Top of MATERIAL FOR THIS EXERCISE

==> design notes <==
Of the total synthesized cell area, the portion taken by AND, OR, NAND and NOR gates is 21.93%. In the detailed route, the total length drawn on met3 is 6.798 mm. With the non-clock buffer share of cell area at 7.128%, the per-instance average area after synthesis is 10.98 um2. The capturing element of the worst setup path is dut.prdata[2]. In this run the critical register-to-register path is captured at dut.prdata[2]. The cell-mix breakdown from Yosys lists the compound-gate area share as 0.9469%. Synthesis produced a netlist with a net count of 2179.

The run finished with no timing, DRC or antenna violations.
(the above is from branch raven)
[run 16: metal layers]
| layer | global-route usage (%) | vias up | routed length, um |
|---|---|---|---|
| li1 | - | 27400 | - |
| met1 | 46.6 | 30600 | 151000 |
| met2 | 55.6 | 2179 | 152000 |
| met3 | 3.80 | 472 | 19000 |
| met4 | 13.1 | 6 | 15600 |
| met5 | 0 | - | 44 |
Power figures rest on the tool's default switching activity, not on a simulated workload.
==> flow/design.v (excerpt) <==
module SuperBallPickupMasterRotaryChampionDeluxe5(
	input LeftA,
	input LeftB,
	input RightA,
	input RightB,
	input LeftA2,
	input LeftB2,
	input RightA2,
	input RightB2,
	input wire clk,			 
	input wire reset,			 
	output wire [6:0] seg,	 
	output wire [3:0] an,	 
	output wire dp,			 
	output wire [2:0] red,	 
	output wire [2:0] green, 
	output wire [1:0] blue,	 
	output wire hsync,		 
	output wire vsync,			 
	output resetOut
	);
Size: about 3100 cells after synthesis, ~33 I/O pins, roughly 0.029 mm^2 of cells after synthesis.
clock: 5.73 ns
lec_check: 0
abc_area: 0
cap_margin: 20
core_aspect_ratio: 0.55
core_margin: 2
core_utilization: 40
cts_cluster_diameter: 24
gpl_timing_driven: 0
hold_slack_margin: 0.28
max_routing_layer: met4
min_routing_layer: met1
setup_slack_margin: 0.46
slew_margin: 30
run.sh (not shown) runs the stock make flow with config.mk's settings and CLKGATE_MAP_FILE=.
The starting point completed and failed the layout checks on setup timing.
Rerun with:
Settings changed: CORE_ASPECT_RATIO 0.55 to 1.78, CTS_CLUSTER_DIAMETER 24 to 88, HOLD_SLACK_MARGIN 0.28 to not set, PLACE_DENSITY set to 0.8, SLEW_MARGIN 30 to 10.
After rerunning: The changed run produced a layout that fails on setup timing; core utilization falls by 3.7 points; die size hardly moves; power falls by a quarter to a third; non-clock buffer count falls by 25; synthesized cell count stays the same; count of clock-buffer cells in the layout falls by 58; worst hold slack is about the same; via count rises by a few percent; area after synthesis is unchanged; combinational power falls by a few percent; sequential power stays flat.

Bottom of MATERIAL FOR THIS EXERCISE

> **REQUIRED WORK**:
Looking through the records, copy out every line in which the word "from" is found.

> **YOUR SOLUTION**:
Of the total synthesized cell area, the portion taken by AND, OR, NAND and NOR gates is 21.93%. In the detailed route, the total length drawn on met3 is 6.798 mm. With the non-clock buffer share of cell area at 7.128%, the per-instance average area after synthesis is 10.98 um2. The capturing element of the worst setup path is dut.prdata[2]. In this run the critical register-to-register path is captured at dut.prdata[2]. The cell-mix breakdown from Yosys lists the compound-gate area share as 0.9469%. Synthesis produced a netlist with a net count of 2179.
(the above is from branch raven)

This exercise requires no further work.